ST. PAUL, Minn. (WCCO) — Crews are trying to clean up a large diesel spill in the Mississippi River after a train derailed early Wednesday morning.

The train went off the tracks in South St. Paul on the Hoffman Swing Bridge, near Pig’s Eye Island and south of the St. Paul Airport.

Officials says 3,200 gallons of diesel fuel spilled into the river.

Anette Walseth was visiting her brother in South St. Paul when she realized something was off.

“I noticed the helicopters and they were low and loud, and I knew something was up,” Walseth said.

The brother-sister duo walked over to check out the scene in person. Annette’s brother, Ron Schroeder, said he wanted to “see what’s going on with the river and see what the impact’s gonna be.”

The Environmental Protection Agency, Minnesota Pollution Control and Union Pacific were working on containing and cleaning more than 2,000 gallons of fuel that had spilled into the river.

“Anytime there’s a spill on the Mississippi, we’re very concerned,” said Walker Smith with Minnesota Pollution Control.

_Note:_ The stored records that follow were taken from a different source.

[src/rtl/can_acceptance_filter.sv]
// identifier acceptance filter with code/ignore registers and receive hand-off
// What this block does
// keep message in background; forward only accepted
// compare identifier bytes bit by bit
// extended uses four pairs, standard two
// code byte compared, result qualified by ignore
// ignore bit 0 demands equal bit
// ignore bit 1 skips; all compared must match
// software ignores three low bits, 32-bit standard
// software ignores three low bits, 16-bit standard
// read anytime, write only in init mode
// organization selects 32/16/8-bit or closed
// closed organization accepts nothing
// hit index follows foreground message
module can_acceptance_filter (
  input wire logic ref_clk, // 125 MHz clock
  input wire logic nrst, // async reset, active low
  input wire can_filter_pkg::reg_req_t bus, // register request
  output logic [7:0] rdata, // read data, cycle after read strobe
  input wire logic init_acknowledge, // controller reports init mode
  output logic init_request, // software request for init mode
  input wire logic rx_valid, // one-cycle pulse: new message received
  input wire can_filter_pkg::rx_msg_t rx_msg, // received identifier
  output can_filter_pkg::rx_msg_t fg_msg, // foreground buffer identifier
  output logic fg_load, // one-cycle pulse: foreground reloaded
  output logic [2:0] filter_hit_index, // filter that accepted fg_msg
  output logic irq // level interrupt
);
  import can_filter_pkg::*;

  logic [NUM_FILT-1:0][7:0] code_byte;
  logic [NUM_FILT-1:0][7:0] ignore_byte;
  org_t filter_organization;
  rx_msg_t bg_msg;
  logic pending;
  logic [NUM_FILT-1:0] hit8;
  logic [3:0] hit16;
  logic [1:0] hit32;
  logic [NUM_FILT-1:0] hit_vec;
  logic accept;
  logic [HIT_W-1:0] hit_sel;
  logic init_mode;
  logic [EV_W-1:0] irq_status;
  logic [EV_W-1:0] irq_mask;
  logic [EV_W-1:0] events;
  logic [EV_W-1:0] clr_bits;
  logic [7:0] next_rdata;

  // identifier bit must equal code bit unless ignored; all must agree
  // bitwise compare
  // qualified by ignore
  // zero demands equal
  // one skips bit
  function automatic logic byte_match(input logic [7:0] id, input logic [7:0] code,
                                      input logic [7:0] ign);
    byte_match = &(~(id ^ code) | ign);
  endfunction

  function automatic logic [HIT_W-1:0] lowest_set(input logic [NUM_FILT-1:0] v);
    lowest_set = HIT_RST;
    for (int i = NUM_FILT - 1; i >= 0; i--) begin
      if (v[i]) begin
        lowest_set = HIT_W'(i);
      end
    end
  endfunction

  function automatic logic is_code_addr(input logic [ADDR_W-1:0] a);
    is_code_addr = (a >= CODE_BASE) && (a < IGNORE_BASE);
  endfunction

  function automatic logic is_ignore_addr(input logic [ADDR_W-1:0] a);
    is_ignore_addr = (a >= IGNORE_BASE) && (a < CTRL_ADDR);
  endfunction

  assign init_mode = init_request && init_acknowledge;

  // register writes

  always_ff @(posedge ref_clk or negedge nrst) begin
    if (!nrst) begin
      init_request <= 1'b0;
    end else if (bus.wr && bus.addr == CTRL_ADDR) begin
      init_request <= bus.wdata[CTRL_INIT_BIT];
    end
  end

  // configuration is frozen outside init mode so a live filter never glitches
  // write gate
  always_ff @(posedge ref_clk or negedge nrst) begin
    if (!nrst) begin
      filter_organization <= ORG_TWO32;
    end else if (bus.wr && bus.addr == CTRL_ADDR && init_mode) begin
      filter_organization <= org_t'(bus.wdata[CTRL_ORG_MSB:CTRL_ORG_LSB]);
    end
  end

  // write gate
  always_ff @(posedge ref_clk or negedge nrst) begin
    if (!nrst) begin
      code_byte <= {NUM_FILT{CODE_RST}};
    end else if (bus.wr && is_code_addr(bus.addr) && init_mode) begin
      code_byte[bus.addr[HIT_W-1:0]] <= bus.wdata;
    end
  end

  // write gate
  always_ff @(posedge ref_clk or negedge nrst) begin
    if (!nrst) begin
      ignore_byte <= {NUM_FILT{IGNORE_RST}};
    end else if (bus.wr && is_ignore_addr(bus.addr) && init_mode) begin
      ignore_byte[bus.addr[HIT_W-1:0]] <= bus.wdata;
    end
  end

  always_ff @(posedge ref_clk or negedge nrst) begin
    if (!nrst) begin
      irq_mask <= EV_ZERO;
    end else if (bus.wr && bus.addr == IRQ_MASK_ADDR) begin
      irq_mask <= bus.wdata[EV_W-1:0];
    end
  end

  // receive path

  // a new message always overwrites the background copy; one under
  // evaluation in the same cycle is judged from the old copy first
  // background store
  always_ff @(posedge ref_clk or negedge nrst) begin
    if (!nrst) begin
      bg_msg <= MSG_RST;
    end else if (rx_valid) begin
      bg_msg <= rx_msg;
    end
  end

  always_ff @(posedge ref_clk or negedge nrst) begin
    if (!nrst) begin
      pending <= 1'b0;
    end else begin
      pending <= rx_valid;
    end
  end

  // per-filter hit terms for every organization
  for (genvar f = 0; f < NUM_FILT; f++) begin : g_filt
    assign hit8[f] = byte_match(bg_msg.identifier_bytes[0], code_byte[f], ignore_byte[f]);
    if (f < 4) begin : g_16
      assign hit16[f] =
        byte_match(bg_msg.identifier_bytes[0], code_byte[2*f], ignore_byte[2*f]) &&
        byte_match(bg_msg.identifier_bytes[1], code_byte[2*f+1], ignore_byte[2*f+1]);
    end
    if (f < 2) begin : g_32
      // standard uses two pairs
      assign hit32[f] =
        byte_match(bg_msg.identifier_bytes[0], code_byte[4*f], ignore_byte[4*f]) &&
        byte_match(bg_msg.identifier_bytes[1], code_byte[4*f+1], ignore_byte[4*f+1]) &&
        (!bg_msg.extended ||
         (byte_match(bg_msg.identifier_bytes[2], code_byte[4*f+2], ignore_byte[4*f+2]) &&
          byte_match(bg_msg.identifier_bytes[3], code_byte[4*f+3], ignore_byte[4*f+3])));
    end
  end

  // organization select
  // closed accepts none
  always_comb begin
    hit_vec = '0;
    unique case (filter_organization)
      ORG_TWO32: hit_vec = {6'h00, hit32};
      ORG_FOUR16: hit_vec = {4'h0, hit16};
      ORG_EIGHT8: hit_vec = hit8;
      ORG_CLOSED: hit_vec = '0;
    endcase
  end

  // when several filters hit, the lowest numbered one is reported
  assign accept = pending && (|hit_vec);
  assign hit_sel = lowest_set(hit_vec);

  // forward accepted only
  always_ff @(posedge ref_clk or negedge nrst) begin
    if (!nrst) begin
      fg_msg <= MSG_RST;
    end else if (accept) begin
      fg_msg <= bg_msg;
    end
  end

  // hit index update
  always_ff @(posedge ref_clk or negedge nrst) begin
    if (!nrst) begin
      filter_hit_index <= HIT_RST;
    end else if (accept) begin
      filter_hit_index <= hit_sel;
    end
  end

  always_ff @(posedge ref_clk or negedge nrst) begin
    if (!nrst) begin
      fg_load <= 1'b0;
    end else begin
      fg_load <= accept;
    end
  end

  // interrupts

  assign events = {pending && !accept, accept};
  assign clr_bits = (bus.wr && bus.addr == IRQ_STAT_ADDR) ? bus.wdata[EV_W-1:0] : EV_ZERO;

  // a new event in the clearing cycle wins over the clear
  always_ff @(posedge ref_clk or negedge nrst) begin
    if (!nrst) begin
      irq_status <= EV_ZERO;
    end else begin
      irq_status <= (irq_status & ~clr_bits) | events;
    end
  end

  assign irq = |(irq_status & irq_mask);

  // register reads

  // read anytime
  always_comb begin
    next_rdata = BYTE_ZERO;
    if (bus.rd) begin
      if (is_code_addr(bus.addr)) begin
        next_rdata = code_byte[bus.addr[HIT_W-1:0]];
      end else if (is_ignore_addr(bus.addr)) begin
        next_rdata = ignore_byte[bus.addr[HIT_W-1:0]];
      end else if (bus.addr == CTRL_ADDR) begin
        next_rdata[CTRL_INIT_BIT] = init_request;
        next_rdata[CTRL_ORG_MSB:CTRL_ORG_LSB] = filter_organization;
      end else if (bus.addr == STAT_ADDR) begin
        next_rdata[STAT_HIT_MSB:STAT_HIT_LSB] = filter_hit_index;
        next_rdata[STAT_ACK_BIT] = init_acknowledge;
      end else if (bus.addr == IRQ_STAT_ADDR) begin
        next_rdata[EV_W-1:0] = irq_status;
      end else if (bus.addr == IRQ_MASK_ADDR) begin
        next_rdata[EV_W-1:0] = irq_mask;
      end
    end
  end

  always_ff @(posedge ref_clk or negedge nrst) begin
    if (!nrst) begin
      rdata <= BYTE_ZERO;
    end else begin
      rdata <= next_rdata;
    end
  end

  // assertions

  AST_WRITE_LOCKED: assert property (@(posedge ref_clk) disable iff (!nrst)
    bus.wr && bus.addr == CODE_BASE && !init_mode |=> code_byte[0] == $past(code_byte[0]))
    else $error("code byte changed outside init mode");

  AST_WRITE_TAKEN: assert property (@(posedge ref_clk) disable iff (!nrst)
    bus.wr && bus.addr == IGNORE_BASE && init_mode |=> ignore_byte[0] == $past(bus.wdata))
    else $error("ignore byte write in init mode lost");

  AST_READ_CODE: assert property (@(posedge ref_clk) disable iff (!nrst)
    bus.rd && bus.addr == CODE_BASE |=> rdata == $past(code_byte[0]) ##1
      (rdata == BYTE_ZERO || $past(bus.rd)))
    else $error("code byte read back wrong");

  AST_CLOSED: assert property (@(posedge ref_clk) disable iff (!nrst)
    pending && filter_organization == ORG_CLOSED |=> !fg_load && $stable(fg_msg))
    else $error("closed filter reloaded foreground");

  AST_ACCEPT_LOADS: assert property (@(posedge ref_clk) disable iff (!nrst)
    rx_valid ##1 accept |=> fg_load && fg_msg == $past(bg_msg) && irq_status[EV_ACCEPT])
    else $error("accepted message not forwarded");

  AST_DROP: assert property (@(posedge ref_clk) disable iff (!nrst)
    pending && !accept |=> !fg_load && irq_status[EV_DROP])
    else $error("rejected message forwarded");

  AST_HIT_INDEX: assert property (@(posedge ref_clk) disable iff (!nrst)
    fg_load |-> filter_hit_index == $past(hit_sel) && filter_hit_index <= HIT_W'(7))
    else $error("hit index not updated with foreground");

  AST_STD_TWO_PAIRS: assert property (@(posedge ref_clk) disable iff (!nrst)
    pending && filter_organization == ORG_TWO32 && !bg_msg.extended &&
    byte_match(bg_msg.identifier_bytes[0], code_byte[0], ignore_byte[0]) &&
    byte_match(bg_msg.identifier_bytes[1], code_byte[1], ignore_byte[1])
    |-> accept && hit_sel == HIT_RST)
    else $error("standard identifier rejected by two matching pairs");

  AST_ALL_IGNORED: assert property (@(posedge ref_clk) disable iff (!nrst)
    pending && filter_organization == ORG_EIGHT8 && ignore_byte[3] == BYTE_ALL
    |-> accept && hit_sel <= HIT_W'(3))
    else $error("fully ignored filter did not accept");

  AST_BIT_MISMATCH: assert property (@(posedge ref_clk) disable iff (!nrst)
    pending && filter_organization == ORG_EIGHT8 &&
    ((bg_msg.identifier_bytes[0] ^ code_byte[0]) & ~ignore_byte[0]) != BYTE_ZERO
    |-> !accept || hit_sel != HIT_RST)
    else $error("unignored mismatching bit still hit filter 0");

  AST_IRQ_LEVEL: assert property (@(posedge ref_clk) disable iff (!nrst)
    irq_mask[EV_ACCEPT] && $rose(irq_status[EV_ACCEPT]) |-> irq)
    else $error("unmasked event did not raise interrupt");

endmodule
[config.mk]
export PLATFORM = sky130hd
export DESIGN_NAME = nvc_host_ctrl
export DESIGN_NICKNAME = d
export VERILOG_FILES = /design/src/core/nvc_host_ctrl.v
export VERILOG_INCLUDE_DIRS = /design/src /design/src/core
export SDC_FILE = /design/constraint.sdc
export NUM_CORES = 1
export LEC_CHECK = 0
export BUFFER_PORTS_ARGS = -buffer_cell sky130_fd_sc_hd__buf_2
export CORE_MARGIN = 5
export CORE_UTILIZATION = 56
export CTS_BUF_LIST = sky130_fd_sc_hd__clkbuf_8 sky130_fd_sc_hd__clkbuf_16
export DETAILED_ROUTE_END_ITERATION = 7
export HOLD_SLACK_MARGIN = 0.05
export PLACE_DENSITY_LB_ADDON = 0.2
export SKIP_CTS_REPAIR_TIMING = 1
export SLEW_MARGIN = 5
export SYNTH_ARGS = -nofsm -noshare
export SYNTH_HDL_FRONTEND = slang
export SYNTH_SLANG_ARGS = --single-unit
[constraint.sdc]
create_clock -name ref_clk -period 3.4 [get_ports ref_clk]
set_input_delay 0.34 -clock ref_clk [delete_from_list [all_inputs] [get_ports ref_clk]]
set_output_delay 0.34 -clock ref_clk [all_outputs]
set_load 0.01 [all_outputs]
File: config.mk
export PLATFORM = sky130hd
export DESIGN_NAME = ads_serial
export DESIGN_NICKNAME = d
export VERILOG_FILES = /design/src/include/ads_pkg.sv /design/src/verilog/ads_sync.sv /design/src/verilog/ads_fifo.sv /design/src/verilog/ads_serial.sv
export VERILOG_INCLUDE_DIRS = /design/src /design/src/include
export SDC_FILE = /design/constraint.sdc
export NUM_CORES = 1
export LEC_CHECK = 0
export BUFFER_PORTS_ARGS = -buffer_cell sky130_fd_sc_hd__buf_2
export CAP_MARGIN = 10
export CORE_MARGIN = 5
export CORE_UTILIZATION = 40
export CTS_CLUSTER_SIZE = 14
export DETAILED_ROUTE_END_ITERATION = 8
export SYNTH_ARGS = -nofsm -noshare
export SYNTH_HDL_FRONTEND = slang
export SYNTH_SLANG_ARGS = --single-unit
export TNS_END_PERCENT = 30
File: constraint.sdc
create_clock -name CLOCK -period 4.81 [get_ports CLOCK]
set_input_delay 0.481 -clock CLOCK [delete_from_list [all_inputs] [get_ports CLOCK]]
set_output_delay 0.481 -clock CLOCK [all_outputs]
set_load 0.01 [all_outputs]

The spill came from a tanker, which was part of a train that derailed around 2 a.m. The tanker was punctured, and around 2,500 gallons of diesel poured into the Mississippi.

“We are just trying to collect or absorb the diesel fuel so it doesn’t get far down stream or shoreline,” Smith said.

The clean-up effort here is all about the yellow, inflated containment booms, which are made of an absorbent, sock-like material. As the diesel floats downstream, the booms catch it along the way.

“Diesel fuel will float on the surface, so chances of any fish being affected are pretty slim,” Smith said.

Smith said the spill poses no threat to humans either. But there is a bit of a hassle, as barge traffic can’t currently move through. Locals say the scene is intriguing but not surprising.

“It’s always a bit of a concern with all the trains coming through on a daily basis,” Schroeder said. “It’s always a concern, so I guess it finally did happen.”

The containment boom will stay in overnight, then crews will assess the progress. The locomotives were removed from the track late Friday night. Repairs are also being done to the track overnight, and Union Pacific hopes to resume train traffic Thursday morning.